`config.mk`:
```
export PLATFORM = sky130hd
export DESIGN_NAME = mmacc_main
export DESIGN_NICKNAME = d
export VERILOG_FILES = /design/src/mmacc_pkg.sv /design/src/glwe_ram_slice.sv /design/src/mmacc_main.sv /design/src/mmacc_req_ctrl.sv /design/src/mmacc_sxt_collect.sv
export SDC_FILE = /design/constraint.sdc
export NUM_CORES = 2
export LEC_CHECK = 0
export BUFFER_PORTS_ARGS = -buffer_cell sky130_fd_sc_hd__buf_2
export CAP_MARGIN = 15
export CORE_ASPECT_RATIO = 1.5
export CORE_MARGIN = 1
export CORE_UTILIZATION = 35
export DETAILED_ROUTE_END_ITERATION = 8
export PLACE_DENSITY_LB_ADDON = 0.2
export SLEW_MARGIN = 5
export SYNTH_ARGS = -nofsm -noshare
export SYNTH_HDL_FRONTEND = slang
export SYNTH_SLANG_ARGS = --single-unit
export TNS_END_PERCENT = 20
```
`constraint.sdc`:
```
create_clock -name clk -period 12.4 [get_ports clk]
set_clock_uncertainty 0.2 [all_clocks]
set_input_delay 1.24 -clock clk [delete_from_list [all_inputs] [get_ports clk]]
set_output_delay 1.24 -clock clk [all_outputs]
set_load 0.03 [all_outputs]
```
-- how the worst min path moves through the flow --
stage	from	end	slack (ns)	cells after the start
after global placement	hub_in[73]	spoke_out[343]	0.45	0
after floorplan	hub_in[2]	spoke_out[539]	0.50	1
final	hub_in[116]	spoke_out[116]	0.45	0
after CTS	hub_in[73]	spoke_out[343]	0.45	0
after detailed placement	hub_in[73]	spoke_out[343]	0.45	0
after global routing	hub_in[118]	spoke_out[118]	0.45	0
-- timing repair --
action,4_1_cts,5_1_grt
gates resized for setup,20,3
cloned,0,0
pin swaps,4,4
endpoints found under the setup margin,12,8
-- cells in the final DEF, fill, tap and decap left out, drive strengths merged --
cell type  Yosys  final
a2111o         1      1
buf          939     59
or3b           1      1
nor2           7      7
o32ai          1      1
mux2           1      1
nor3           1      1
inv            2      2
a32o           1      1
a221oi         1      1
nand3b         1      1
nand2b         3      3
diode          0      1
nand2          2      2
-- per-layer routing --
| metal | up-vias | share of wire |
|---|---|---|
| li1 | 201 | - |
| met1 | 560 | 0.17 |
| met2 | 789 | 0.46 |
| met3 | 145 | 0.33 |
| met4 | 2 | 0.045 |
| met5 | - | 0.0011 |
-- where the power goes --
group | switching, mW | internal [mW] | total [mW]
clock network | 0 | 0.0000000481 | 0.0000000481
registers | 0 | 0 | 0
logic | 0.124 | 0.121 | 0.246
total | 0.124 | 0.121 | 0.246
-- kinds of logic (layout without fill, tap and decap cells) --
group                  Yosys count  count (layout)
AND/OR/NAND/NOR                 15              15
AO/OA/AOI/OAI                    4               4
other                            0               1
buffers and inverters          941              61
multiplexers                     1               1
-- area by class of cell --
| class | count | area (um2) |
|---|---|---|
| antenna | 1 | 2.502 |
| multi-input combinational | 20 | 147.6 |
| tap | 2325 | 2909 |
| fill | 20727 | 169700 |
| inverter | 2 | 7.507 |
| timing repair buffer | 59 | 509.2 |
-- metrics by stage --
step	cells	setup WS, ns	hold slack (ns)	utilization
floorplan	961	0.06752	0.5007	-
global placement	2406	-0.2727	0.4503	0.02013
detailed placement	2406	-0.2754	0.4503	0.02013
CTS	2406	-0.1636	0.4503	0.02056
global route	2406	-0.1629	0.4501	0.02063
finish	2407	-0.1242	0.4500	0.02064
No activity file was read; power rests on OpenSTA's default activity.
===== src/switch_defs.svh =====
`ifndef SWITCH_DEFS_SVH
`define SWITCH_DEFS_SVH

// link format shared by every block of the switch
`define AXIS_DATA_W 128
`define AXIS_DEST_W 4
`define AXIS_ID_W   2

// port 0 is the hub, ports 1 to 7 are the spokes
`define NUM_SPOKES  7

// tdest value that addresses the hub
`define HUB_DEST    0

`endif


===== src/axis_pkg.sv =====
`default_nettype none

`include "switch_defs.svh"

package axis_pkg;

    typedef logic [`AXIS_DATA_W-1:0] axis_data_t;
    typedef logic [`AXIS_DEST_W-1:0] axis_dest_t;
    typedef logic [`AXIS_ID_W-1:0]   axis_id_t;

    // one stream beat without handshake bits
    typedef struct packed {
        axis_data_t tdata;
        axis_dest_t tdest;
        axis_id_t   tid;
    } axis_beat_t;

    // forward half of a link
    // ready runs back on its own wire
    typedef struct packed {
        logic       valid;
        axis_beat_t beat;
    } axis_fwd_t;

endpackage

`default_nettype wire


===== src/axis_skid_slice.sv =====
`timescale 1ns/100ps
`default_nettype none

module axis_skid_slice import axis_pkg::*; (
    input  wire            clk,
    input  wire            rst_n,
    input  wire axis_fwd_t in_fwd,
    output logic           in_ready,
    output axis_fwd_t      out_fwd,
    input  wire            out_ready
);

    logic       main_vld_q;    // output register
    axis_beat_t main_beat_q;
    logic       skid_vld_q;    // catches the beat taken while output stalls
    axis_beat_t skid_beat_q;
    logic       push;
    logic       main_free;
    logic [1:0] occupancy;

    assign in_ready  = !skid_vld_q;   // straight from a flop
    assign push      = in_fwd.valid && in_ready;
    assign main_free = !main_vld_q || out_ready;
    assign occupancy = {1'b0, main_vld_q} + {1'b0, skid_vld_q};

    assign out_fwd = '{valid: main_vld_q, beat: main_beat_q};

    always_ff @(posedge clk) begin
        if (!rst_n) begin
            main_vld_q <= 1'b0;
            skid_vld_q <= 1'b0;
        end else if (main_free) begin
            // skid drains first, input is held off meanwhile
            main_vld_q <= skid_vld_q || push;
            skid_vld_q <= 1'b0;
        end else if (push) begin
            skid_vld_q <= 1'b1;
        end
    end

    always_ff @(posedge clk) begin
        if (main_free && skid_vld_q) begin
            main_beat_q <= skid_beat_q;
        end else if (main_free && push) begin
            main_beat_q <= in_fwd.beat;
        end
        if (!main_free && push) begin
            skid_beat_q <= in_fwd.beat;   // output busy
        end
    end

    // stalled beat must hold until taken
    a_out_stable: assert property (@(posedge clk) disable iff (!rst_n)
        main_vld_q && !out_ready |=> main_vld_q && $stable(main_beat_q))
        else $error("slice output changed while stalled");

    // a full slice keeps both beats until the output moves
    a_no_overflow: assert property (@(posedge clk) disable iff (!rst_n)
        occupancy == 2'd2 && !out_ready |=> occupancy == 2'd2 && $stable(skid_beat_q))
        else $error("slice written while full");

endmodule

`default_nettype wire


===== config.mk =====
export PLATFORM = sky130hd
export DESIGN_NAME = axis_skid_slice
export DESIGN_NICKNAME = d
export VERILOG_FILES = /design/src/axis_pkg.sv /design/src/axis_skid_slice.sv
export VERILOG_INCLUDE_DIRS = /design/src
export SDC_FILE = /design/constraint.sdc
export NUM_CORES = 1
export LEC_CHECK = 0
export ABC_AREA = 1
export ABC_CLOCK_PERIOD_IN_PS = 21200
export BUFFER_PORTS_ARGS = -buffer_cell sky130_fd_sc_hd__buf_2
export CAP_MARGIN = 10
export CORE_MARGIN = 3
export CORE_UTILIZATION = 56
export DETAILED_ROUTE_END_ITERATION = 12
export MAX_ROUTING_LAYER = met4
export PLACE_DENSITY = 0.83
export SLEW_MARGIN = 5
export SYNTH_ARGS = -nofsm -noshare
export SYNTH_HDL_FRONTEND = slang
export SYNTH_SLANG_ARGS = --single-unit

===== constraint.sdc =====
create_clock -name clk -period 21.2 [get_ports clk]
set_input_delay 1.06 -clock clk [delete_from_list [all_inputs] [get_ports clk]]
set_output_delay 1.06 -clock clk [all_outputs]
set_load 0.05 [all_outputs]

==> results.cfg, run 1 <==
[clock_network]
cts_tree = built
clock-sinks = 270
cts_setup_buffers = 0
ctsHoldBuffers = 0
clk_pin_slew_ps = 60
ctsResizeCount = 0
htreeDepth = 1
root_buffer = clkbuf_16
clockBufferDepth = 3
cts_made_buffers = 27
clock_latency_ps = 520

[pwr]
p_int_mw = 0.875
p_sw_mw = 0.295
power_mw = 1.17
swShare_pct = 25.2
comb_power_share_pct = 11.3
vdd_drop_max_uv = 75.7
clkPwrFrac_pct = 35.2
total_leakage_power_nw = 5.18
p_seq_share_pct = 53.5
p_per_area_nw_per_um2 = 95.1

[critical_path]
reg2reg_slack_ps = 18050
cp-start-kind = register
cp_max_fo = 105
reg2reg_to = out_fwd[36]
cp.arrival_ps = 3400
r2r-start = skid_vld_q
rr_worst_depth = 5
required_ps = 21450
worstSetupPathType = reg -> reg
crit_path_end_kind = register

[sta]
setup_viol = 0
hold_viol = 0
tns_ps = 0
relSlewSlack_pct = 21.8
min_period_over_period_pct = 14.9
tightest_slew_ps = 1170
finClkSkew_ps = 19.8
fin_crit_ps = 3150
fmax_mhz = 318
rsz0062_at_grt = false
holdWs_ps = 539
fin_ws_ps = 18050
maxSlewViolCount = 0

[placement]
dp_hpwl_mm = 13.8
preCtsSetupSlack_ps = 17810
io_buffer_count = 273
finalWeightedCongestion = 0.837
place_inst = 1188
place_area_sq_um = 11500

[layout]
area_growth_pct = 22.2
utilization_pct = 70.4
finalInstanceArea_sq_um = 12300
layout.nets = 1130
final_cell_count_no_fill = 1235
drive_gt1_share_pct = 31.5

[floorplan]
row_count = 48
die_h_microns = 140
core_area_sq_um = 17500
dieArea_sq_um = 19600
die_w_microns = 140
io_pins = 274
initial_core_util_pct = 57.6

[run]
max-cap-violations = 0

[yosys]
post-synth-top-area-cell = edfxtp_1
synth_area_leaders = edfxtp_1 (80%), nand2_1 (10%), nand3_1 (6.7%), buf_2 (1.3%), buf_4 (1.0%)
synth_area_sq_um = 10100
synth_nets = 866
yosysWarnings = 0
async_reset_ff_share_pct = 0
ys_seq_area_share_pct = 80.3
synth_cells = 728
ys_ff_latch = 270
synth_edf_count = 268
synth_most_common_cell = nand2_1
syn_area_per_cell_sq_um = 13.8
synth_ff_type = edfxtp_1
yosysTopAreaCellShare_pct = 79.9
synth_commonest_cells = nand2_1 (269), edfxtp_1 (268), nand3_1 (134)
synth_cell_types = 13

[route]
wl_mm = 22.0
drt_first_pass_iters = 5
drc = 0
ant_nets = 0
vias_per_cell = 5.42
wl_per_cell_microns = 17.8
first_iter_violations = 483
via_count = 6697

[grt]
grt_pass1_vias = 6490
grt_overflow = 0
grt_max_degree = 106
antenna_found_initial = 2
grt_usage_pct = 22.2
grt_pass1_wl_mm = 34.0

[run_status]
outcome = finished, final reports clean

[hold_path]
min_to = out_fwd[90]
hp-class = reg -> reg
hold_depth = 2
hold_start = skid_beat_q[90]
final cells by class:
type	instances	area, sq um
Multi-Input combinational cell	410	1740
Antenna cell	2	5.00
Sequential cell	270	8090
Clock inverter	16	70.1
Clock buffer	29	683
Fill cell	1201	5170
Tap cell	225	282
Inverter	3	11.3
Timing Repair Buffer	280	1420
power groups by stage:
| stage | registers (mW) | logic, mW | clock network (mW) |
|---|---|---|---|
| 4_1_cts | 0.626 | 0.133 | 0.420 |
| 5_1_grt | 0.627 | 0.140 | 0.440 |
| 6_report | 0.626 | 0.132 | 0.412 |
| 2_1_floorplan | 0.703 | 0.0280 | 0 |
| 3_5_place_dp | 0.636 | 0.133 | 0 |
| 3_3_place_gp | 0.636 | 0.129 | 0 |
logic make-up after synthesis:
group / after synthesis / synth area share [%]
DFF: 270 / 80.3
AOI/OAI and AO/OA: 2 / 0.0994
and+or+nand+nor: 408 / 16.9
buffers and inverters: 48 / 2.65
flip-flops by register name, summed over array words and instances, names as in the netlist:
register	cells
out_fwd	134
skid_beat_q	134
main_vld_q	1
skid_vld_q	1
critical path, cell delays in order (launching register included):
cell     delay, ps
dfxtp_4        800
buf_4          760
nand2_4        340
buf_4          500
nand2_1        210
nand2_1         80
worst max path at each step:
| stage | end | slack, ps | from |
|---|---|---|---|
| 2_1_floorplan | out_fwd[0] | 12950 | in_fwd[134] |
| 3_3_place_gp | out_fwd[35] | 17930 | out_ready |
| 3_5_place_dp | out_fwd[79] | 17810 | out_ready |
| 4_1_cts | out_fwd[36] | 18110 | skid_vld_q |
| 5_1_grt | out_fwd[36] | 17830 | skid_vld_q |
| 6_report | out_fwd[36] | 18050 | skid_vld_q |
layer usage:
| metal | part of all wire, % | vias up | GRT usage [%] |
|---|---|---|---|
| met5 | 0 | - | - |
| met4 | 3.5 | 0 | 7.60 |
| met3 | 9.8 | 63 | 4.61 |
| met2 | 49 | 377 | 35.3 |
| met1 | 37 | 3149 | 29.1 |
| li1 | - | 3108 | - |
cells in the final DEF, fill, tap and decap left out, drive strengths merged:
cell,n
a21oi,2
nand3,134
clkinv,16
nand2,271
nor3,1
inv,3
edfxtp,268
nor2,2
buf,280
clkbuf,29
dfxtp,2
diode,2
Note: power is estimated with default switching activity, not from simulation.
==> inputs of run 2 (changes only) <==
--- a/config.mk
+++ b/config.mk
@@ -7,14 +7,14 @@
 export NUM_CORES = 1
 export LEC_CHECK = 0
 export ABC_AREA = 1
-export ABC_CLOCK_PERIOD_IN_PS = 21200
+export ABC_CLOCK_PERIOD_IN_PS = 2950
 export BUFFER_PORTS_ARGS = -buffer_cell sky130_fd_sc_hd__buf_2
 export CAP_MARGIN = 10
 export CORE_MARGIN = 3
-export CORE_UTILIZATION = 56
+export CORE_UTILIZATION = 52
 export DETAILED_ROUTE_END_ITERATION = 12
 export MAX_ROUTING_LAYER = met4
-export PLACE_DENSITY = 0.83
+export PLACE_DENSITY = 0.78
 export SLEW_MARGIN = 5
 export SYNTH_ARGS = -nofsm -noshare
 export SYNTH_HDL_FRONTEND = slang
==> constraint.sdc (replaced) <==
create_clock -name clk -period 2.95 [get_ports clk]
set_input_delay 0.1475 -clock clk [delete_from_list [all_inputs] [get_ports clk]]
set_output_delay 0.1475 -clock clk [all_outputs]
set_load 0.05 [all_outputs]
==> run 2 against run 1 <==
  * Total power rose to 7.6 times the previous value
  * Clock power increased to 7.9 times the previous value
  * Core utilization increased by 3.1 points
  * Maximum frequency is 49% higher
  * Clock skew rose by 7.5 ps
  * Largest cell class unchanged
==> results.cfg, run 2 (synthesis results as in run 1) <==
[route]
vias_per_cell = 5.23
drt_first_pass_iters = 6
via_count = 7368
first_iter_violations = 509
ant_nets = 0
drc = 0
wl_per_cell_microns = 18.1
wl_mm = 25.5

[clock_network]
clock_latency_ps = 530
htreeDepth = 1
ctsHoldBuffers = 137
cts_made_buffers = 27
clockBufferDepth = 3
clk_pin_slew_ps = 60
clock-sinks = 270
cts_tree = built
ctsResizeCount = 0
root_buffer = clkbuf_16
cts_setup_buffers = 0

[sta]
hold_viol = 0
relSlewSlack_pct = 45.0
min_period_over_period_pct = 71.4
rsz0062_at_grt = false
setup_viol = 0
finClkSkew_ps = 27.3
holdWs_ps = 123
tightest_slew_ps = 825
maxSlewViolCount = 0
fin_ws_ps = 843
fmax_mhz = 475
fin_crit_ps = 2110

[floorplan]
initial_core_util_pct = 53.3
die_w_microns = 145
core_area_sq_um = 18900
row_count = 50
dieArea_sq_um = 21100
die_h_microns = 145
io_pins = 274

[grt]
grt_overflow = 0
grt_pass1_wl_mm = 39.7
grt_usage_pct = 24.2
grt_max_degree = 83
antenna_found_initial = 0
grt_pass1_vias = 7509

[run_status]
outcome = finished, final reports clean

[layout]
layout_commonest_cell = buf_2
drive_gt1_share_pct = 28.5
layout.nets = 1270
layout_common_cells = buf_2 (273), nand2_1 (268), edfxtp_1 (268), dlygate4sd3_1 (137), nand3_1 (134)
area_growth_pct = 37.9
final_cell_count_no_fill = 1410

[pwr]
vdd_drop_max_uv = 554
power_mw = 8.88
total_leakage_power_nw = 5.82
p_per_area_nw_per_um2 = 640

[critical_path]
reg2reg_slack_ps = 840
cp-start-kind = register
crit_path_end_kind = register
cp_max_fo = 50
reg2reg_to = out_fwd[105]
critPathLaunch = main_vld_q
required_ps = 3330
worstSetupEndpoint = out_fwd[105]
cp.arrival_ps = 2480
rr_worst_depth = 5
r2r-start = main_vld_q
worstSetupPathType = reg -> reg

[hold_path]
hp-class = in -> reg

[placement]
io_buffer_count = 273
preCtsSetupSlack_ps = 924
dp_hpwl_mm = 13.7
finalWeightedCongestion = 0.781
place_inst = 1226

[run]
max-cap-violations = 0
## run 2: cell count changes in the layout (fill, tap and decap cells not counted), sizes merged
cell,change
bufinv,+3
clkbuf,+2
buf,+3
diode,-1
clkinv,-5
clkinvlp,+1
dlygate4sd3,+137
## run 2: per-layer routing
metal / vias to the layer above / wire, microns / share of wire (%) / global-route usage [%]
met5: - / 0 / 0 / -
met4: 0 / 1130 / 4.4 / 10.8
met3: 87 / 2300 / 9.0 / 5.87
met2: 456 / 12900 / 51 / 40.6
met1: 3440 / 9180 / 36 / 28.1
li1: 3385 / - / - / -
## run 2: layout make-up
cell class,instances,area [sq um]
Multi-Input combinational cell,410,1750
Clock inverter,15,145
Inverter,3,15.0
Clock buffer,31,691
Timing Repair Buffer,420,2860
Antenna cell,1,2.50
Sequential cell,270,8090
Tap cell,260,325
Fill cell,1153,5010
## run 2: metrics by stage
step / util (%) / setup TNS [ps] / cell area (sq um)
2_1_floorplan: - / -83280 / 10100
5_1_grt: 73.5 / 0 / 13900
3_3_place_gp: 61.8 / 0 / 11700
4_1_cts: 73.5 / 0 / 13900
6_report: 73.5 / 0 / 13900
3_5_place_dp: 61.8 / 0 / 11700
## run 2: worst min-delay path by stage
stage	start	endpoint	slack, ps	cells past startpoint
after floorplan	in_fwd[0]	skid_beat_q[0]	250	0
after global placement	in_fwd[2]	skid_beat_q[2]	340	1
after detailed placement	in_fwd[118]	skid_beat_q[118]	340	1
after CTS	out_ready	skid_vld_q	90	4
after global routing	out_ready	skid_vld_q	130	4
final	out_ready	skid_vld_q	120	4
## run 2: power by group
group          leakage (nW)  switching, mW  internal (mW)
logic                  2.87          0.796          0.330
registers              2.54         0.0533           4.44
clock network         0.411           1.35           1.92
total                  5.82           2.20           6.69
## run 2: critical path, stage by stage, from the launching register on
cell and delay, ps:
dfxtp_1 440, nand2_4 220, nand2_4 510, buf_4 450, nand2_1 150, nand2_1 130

^^^^^^^^

▶ Problem description
Above this task is a listing. Restate, word for word and with nothing added, the lines from the one with "li1 | 201 | - |" through the one with "total | 0.124 | 0.121 | 0.246".

▶ Response
| li1 | 201 | - |
| met1 | 560 | 0.17 |
| met2 | 789 | 0.46 |
| met3 | 145 | 0.33 |
| met4 | 2 | 0.045 |
| met5 | - | 0.0011 |
-- where the power goes --
group | switching, mW | internal [mW] | total [mW]
clock network | 0 | 0.0000000481 | 0.0000000481
registers | 0 | 0 | 0
logic | 0.124 | 0.121 | 0.246
total | 0.124 | 0.121 | 0.246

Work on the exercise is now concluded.